New car supply issues blamed for slow UK market recovery as strong fleet demand continues
05 July 2021
Author: Sean Keywood
Worldwide problems with new car production hampered UK registrations in June, according to the Society of Motor Manufacturers and Traders (SMMT).
It said that while the 186,128 registrations seen last month was a 28% year-on-year increase, it was down by 16.4% on the ten-year June average.
The SMMT said that although buyer confidence was steady, the semiconductor crisis - a global shortage of crucial components for modern vehicles - had caused supply issues.
June again saw the fleet sector as the market's strongest, accounting for 49.9% of registrations, compared with 47.7% going to private buyers, and 2.4% recorded as business registrations (fleets with fewer than 25 vehicles).
Over the first six months of the year, this is a trend that has been seen even more strongly, with fleet registrations up by 47.8% compared with the first half of 2020, while there was a 30.6% rise in private registrations and 35.7% growth in business registrations.
Fleets accounted for 52.9% of all new cars registered during the first six months of this year, compared with 45.1% going to private buyers, and 2% as business registrations.

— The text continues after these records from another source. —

[src/rtl/vliw_defs.svh]
`ifndef VLIW_DEFS_SVH
`define VLIW_DEFS_SVH

// Floating-point word layout
`define VLIW_WORD_W    27
`define VLIW_EXP_W     8
`define VLIW_MAN_W     18
`define VLIW_EXP_BIAS  127

// Operand addressing
`define VLIW_INDEX_W   8
`define VLIW_BANK_W    2

// Index that reads and writes the z register in every bank
`define VLIW_Z_INDEX   0

// Producer bank codes
`define VLIW_BANK_LOAD 2'd0
`define VLIW_BANK_NEG  2'd1
`define VLIW_BANK_ADD  2'd2

`endif

[src/rtl/vliw_pkg.sv]
`default_nettype none

package vliw_pkg;

`include "vliw_defs.svh"

   // ========================================
   // Data and addresses
   // ========================================

   typedef struct packed {
      logic                    sign;
      logic [`VLIW_EXP_W-1:0]  exponent;
      logic [`VLIW_MAN_W-1:0]  mantissa;
   } fp_word_t;

   // Upper bits pick the producer bank, lower bits the slot
   typedef struct packed {
      logic [`VLIW_BANK_W-1:0]  bank;
      logic [`VLIW_INDEX_W-1:0] index;
   } opnd_addr_t;

   // ========================================
   // Issue slots and bank writes
   // ========================================

   typedef struct packed {
      logic       enable;
      fp_word_t   value;
      opnd_addr_t dest;
   } load_issue_t;

   typedef struct packed {
      logic       enable;
      opnd_addr_t src;
      opnd_addr_t dest;
   } neg_issue_t;

   typedef struct packed {
      logic       enable;
      opnd_addr_t src1;
      opnd_addr_t src2;
      opnd_addr_t dest;
   } add_issue_t;

   typedef struct packed {
      logic                     enable;
      logic [`VLIW_INDEX_W-1:0] index;
      fp_word_t                 data;
   } bank_write_t;

endpackage

`default_nettype wire

[src/rtl/writeback_ctrl.sv]
`timescale 1ns/100ps
`default_nettype none

`include "vliw_defs.svh"

module writeback_ctrl (
   input  wire                        clk,
   input  wire                        reset,
   input  wire vliw_pkg::load_issue_t load_issue,
   input  wire vliw_pkg::neg_issue_t  neg_issue,
   input  wire vliw_pkg::fp_word_t    neg_data,
   input  wire vliw_pkg::add_issue_t  add_issue,
   input  wire vliw_pkg::fp_word_t    add_data,
   output vliw_pkg::bank_write_t      load_wr,
   output vliw_pkg::bank_write_t      neg_wr,
   output vliw_pkg::bank_write_t      add_wr,
   output vliw_pkg::fp_word_t         z_value
);

   logic                 add_dly_en;
   vliw_pkg::opnd_addr_t add_dly_dest;

   // Add result lands one cycle after issue
   always_ff @(posedge clk) begin
      if (reset) begin
         add_dly_en <= 1'b0;
      end else begin
         add_dly_en <= add_issue.enable;
      end
   end

   always_ff @(posedge clk) begin
      add_dly_dest <= add_issue.dest;
   end

   // ========================================
   // Bank write ports
   // ========================================

   always_comb begin
      load_wr.enable = load_issue.enable && (load_issue.dest.bank == `VLIW_BANK_LOAD);
      load_wr.index  = load_issue.dest.index;
      load_wr.data   = load_issue.value;

      neg_wr.enable  = neg_issue.enable && (neg_issue.dest.bank == `VLIW_BANK_NEG);
      neg_wr.index   = neg_issue.dest.index;
      neg_wr.data    = neg_data;

      add_wr.enable  = add_dly_en && (add_dly_dest.bank == `VLIW_BANK_ADD);
      add_wr.index   = add_dly_dest.index;
      add_wr.data    = add_data;
   end

   // Z register with load over negate over add
   always_ff @(posedge clk) begin
      if (reset) begin
         z_value <= '0;
      end else if (load_issue.enable && load_issue.dest.index == `VLIW_Z_INDEX) begin
         z_value <= load_issue.value;
      end else if (neg_issue.enable && neg_issue.dest.index == `VLIW_Z_INDEX) begin
         z_value <= neg_data;
      end else if (add_dly_en && add_dly_dest.index == `VLIW_Z_INDEX) begin
         z_value <= add_data;
      end
   end

endmodule

`default_nettype wire

[config.mk]
export PLATFORM = sky130hd
export DESIGN_NAME = writeback_ctrl
export DESIGN_NICKNAME = d
export VERILOG_FILES = /design/src/rtl/vliw_pkg.sv /design/src/rtl/writeback_ctrl.sv
export VERILOG_INCLUDE_DIRS = /design/src /design/src/rtl
export SDC_FILE = /design/constraint.sdc
export NUM_CORES = 1
export LEC_CHECK = 0
export ABC_AREA = 1
export BUFFER_PORTS_ARGS = -buffer_cell sky130_fd_sc_hd__buf_2
export CORE_AREA = 2 2 108 110
export CTS_CLUSTER_SIZE = 14
export DETAILED_ROUTE_END_ITERATION = 6
export DIE_AREA = 0 0 110 112
export GPL_ROUTABILITY_DRIVEN = 0
export PLACE_DENSITY = 0.6
export SYNTH_ARGS = -nofsm -noshare
export SYNTH_HDL_FRONTEND = slang
export SYNTH_SLANG_ARGS = --single-unit
[constraint.sdc]
create_clock -name clk -period 2.1 [get_ports clk]
set_input_delay 0.315 -clock clk [delete_from_list [all_inputs] [get_ports clk]]
set_output_delay 0.315 -clock clk [all_outputs]
set_load 0.01 [all_outputs]
==> results.cfg <==
[flow_run]
drv_cap = 0

[timing]
relSlewSlack_pct = 66.4
hold_violations = 0
post-route-period-util_pct = 68.5
fin_skew_ns = 0.00495
period_needed_ns = 1.44
fin_tns_setup_ns = 0
worst_hold_slack_ns = 0.137
maxSlewViolCount = 0
rsz0062_at_grt = false
finalSetupViolCount = 0
tightest_slew_ns = 0.505
fmax_ghz = 0.695

[final_layout]
fillers = 1294
num-nets-final = 788
final_common_cell = buf_2
final_cells = 786
insertedDiodeCount = 0
final_area_um2 = 3880
final_cell_mix = 250 x buf_2, 119 x nand2_1, 94 x nor2_1, 63 x inv_1, 38 x dfxtp_1
layout-drive-gt1-share_pct = 42.0
area_delta_synth_final_pct = 24.5
final_core_util_pct = 34.7

[clocking]
hold_buffers = 0
clk_pin_slew_ns = 0.06
clkLatencyLatePin_ns = 0.28
cts_made_buffers = 5
postCtsSetupBuffers = 0
clock_sinks = 38
cts_tree = yes
clk_path_buf_depth = 2
post_cts_resized = 0
h-tree-depth = 2
cts_root_buffer = clkbuf_16

[critical_path]
crit_slowest_cell = dfxtp_1
worst-path-buf-inv = 1
path_common_cell = nor2_1
end_kind = register
cp_cell_sequence = nor2_1 > nand2_1 > nor2_1 > nand2_1 > nand3_4 > buf_4 > nand2_1 > nor2_1 > nor2_1
slowest_delay_ns = 0.31
crit_fanout = 15
criticalPathCategory = register to register
cp.arrival_ns = 1.61
cp-startpoint = add_wr[29]
r2r_start = add_wr[29]
cpLargestDelayFamily = simple AND/OR/NAND/NOR gates
worstSetupStartpointType = register
worst_ep_required_time_ns = 2.27

[routing]
ant_nets = 0
wl_mm = 8.24
wl_per_cell_um = 10.5
route.vias.total = 3114
first_pass_iters = 4
viasPerCell = 3.96
route.detailed.drc = 0
initialDrtViolationCount = 91

[synth]
avgSynthCellArea_um2 = 6.21
synth_nets = 648
synth_warnings = 0
ys_seq_area_share_pct = 24.4
synth.distinct_cells = 15
synthCells = 502
synth-seq-cells = 38
synthesis.area_um2 = 3120

[hold_path]
hold_path_startpoint = add_issue[5]
hp-class = input pin to register

[die]
initial_core_util_pct = 27.9
fp.dieH_um = 112
coreArea_um2 = 11200
rows = 39
chipWidth_um = 110
ios = 281
die_area_um2 = 12300

[global_routing]
grt_overflow = 0
first_global_vias = 2844
grt_max_degree = 55
grt_pass1_wl_mm = 12.7
grt_use_total_pct = 13.0
antenna_found_initial = 0

[placed_design]
place_inst = 778
dpl-instance-area_um2 = 3730
place.detailed.hpwl_mm = 6.64
io_buffers = 250

[pwr]
power_density_nw_per_um2 = 490
p_leak_uw = 0.00243
vdd_drop_max_v = 0.000297

[run_status]
status = complete, no violations
worst reg2reg max path, cell delays in order (launching register included):
cell and delay (ns):
dfxtp_1 0.31, nor2_1 0.10, nand2_1 0.06, nor2_1 0.08
nand2_1 0.11, nand3_4 0.22, buf_4 0.25, nand2_1 0.07
nor2_1 0.10, nor2_1 0.04
state kept, by name (all words and copies together), names as in the netlist:
| signal | flops |
|---|---|
| add_wr | 8 |
| add_dly_en | 1 |
| z_value | 27 |
| add_dly_dest | 2 |
path summary, 6_finish.rpt:
kind / to / slack (ns) / depth (start not counted)
worst max-delay path: z_value[10] / 0.66 / 9
worst min-delay path: add_wr[32] / 0.14 / 1
worst max register to register: z_value[10] / 0.66 / 9
worst min register to register: z_value[12] / 0.50 / 2
logic make-up after synthesis:
kind of cell	count (synthesis)	share of synthesized area (%)
compound gates	27	6.51
buf+inv	188	36.5
flops	38	24.4
simple gates	249	32.5
cells in the mapped netlist (all sizes together):
cell type  instances  area, µm²
clkbuf             5       18.8
nor2              96        370
nor3               3       15.0
o21bai            27        203
buf              119        878
clkinv             1       5.00
inv               63        236
nand2            119        447
dfxtp             38        761
nand3             30        175
or2                1       6.26
per-layer routing:
| metal | GRT usage [%] | share of wire (%) | vias to the layer above |
|---|---|---|---|
| met5 | 0 | 0 | - |
| met4 | 3.29 | 0.86 | 0 |
| met3 | 2.34 | 8.0 | 5 |
| met2 | 24.0 | 49 | 137 |
| met1 | 15.2 | 42 | 1301 |
| li1 | - | - | 1671 |
report_power, final:
group	switching, µW	leakage [µW]	internal [µW]
registers	5.89	0.000310	735
clock network	288	0.0000729	470
logic	209	0.00205	190
total	503	0.00243	1400
area by class of cell:
cell class / instances / area, µm² / area share (%)
Clock inverter: 2 / 12.5 / 0.323
Tap cell: 143 / 179 / 4.61
Multi-Input combinational cell: 276 / 1220 / 31.4
Sequential cell: 38 / 761 / 19.6
Timing Repair Buffer: 257 / 1330 / 34.3
Clock buffer: 6 / 139 / 3.58
Inverter: 64 / 241 / 6.23
stage by stage:
step / worst slack (ns) / total power [µW]
5_1_grt: 0.474 / 2020
3_3_place_gp: 0.447 / 1160
6_report: 0.661 / 1900
2_1_floorplan: 0.807 / 1060
3_5_place_dp: 0.437 / 1160
4_1_cts: 0.618 / 1950
Power figures use the tool's default switching activity.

In terms of fuel mix, the strongest growth in June was seen from mild hybrid petrols, up by 286.7% year-on-year for a 13.5% overall share, and mild hybrid diesels, up by 192.6% for a 6.1% share.
This reflects the continuing trend for manufacturers to add mild hybrids to their ranges in place of pure petrol or diesel engines, and this was also seen from petrol registrations being down 1.7% year-on-year for a 46.4% market share - down from 60.5% in June 2020 - and diesel registrations being down 34.7% for an 8.1% market share, compared with 15.8% 12 months previously.
Plug-in hybrid registrations were up 145.7% year-on-year in June for a 6.5% market share, while pure electric cars were up 122.9% for a 10.7% share, and conventional hybrids were up 57.9% for an 8.7% share.
For the year to date, plug-in hybrids were up 196.9% for a 6.4% market share, pure EVs were up 138.7% for an 8.1% share, and conventional hybrids were up by 84.9% for an 8% share.
Reacting to the latest figures, SMMT chief executive Mike Hawes said: "With the final phases of the UK's vaccine rollout well underway and confidence increasing, the automotive sector is now battling against a 'long Covid' of vehicle supply challenges.
"The semiconductor shortages arising from Covid-constrained output globally are affecting vehicle production, disrupting supply on certain models and restricting the automotive recovery.
"However, rebuilding for the next decade is now well underway with investment in local battery production beginning and a raft of new electrified models in showrooms.
"With the end of domestic restrictions later this month looking more likely, business and consumer optimism should improve further, fuelling increased spending, especially as the industry looks towards September and advanced orders for the next plate change."
Over the first six months of 2021, the Vauxhall Corsa was the UK's best-selling car, with 24,399 registrations.
Previous long-term market leader the Ford Fiesta came in second, with 21,511 registrations, ahead of the Volkswagen Golf (19,608), the Mercedes-Benz A-Class (19,498), and the Ford Puma (18,232).
Completing the top ten were the Nissan Qashqai (16,482), Kia Sportage (16,310), the Volkswagen Polo (15,554), the BMW 3 Series (15,402), and the Toyota Yaris (15,124).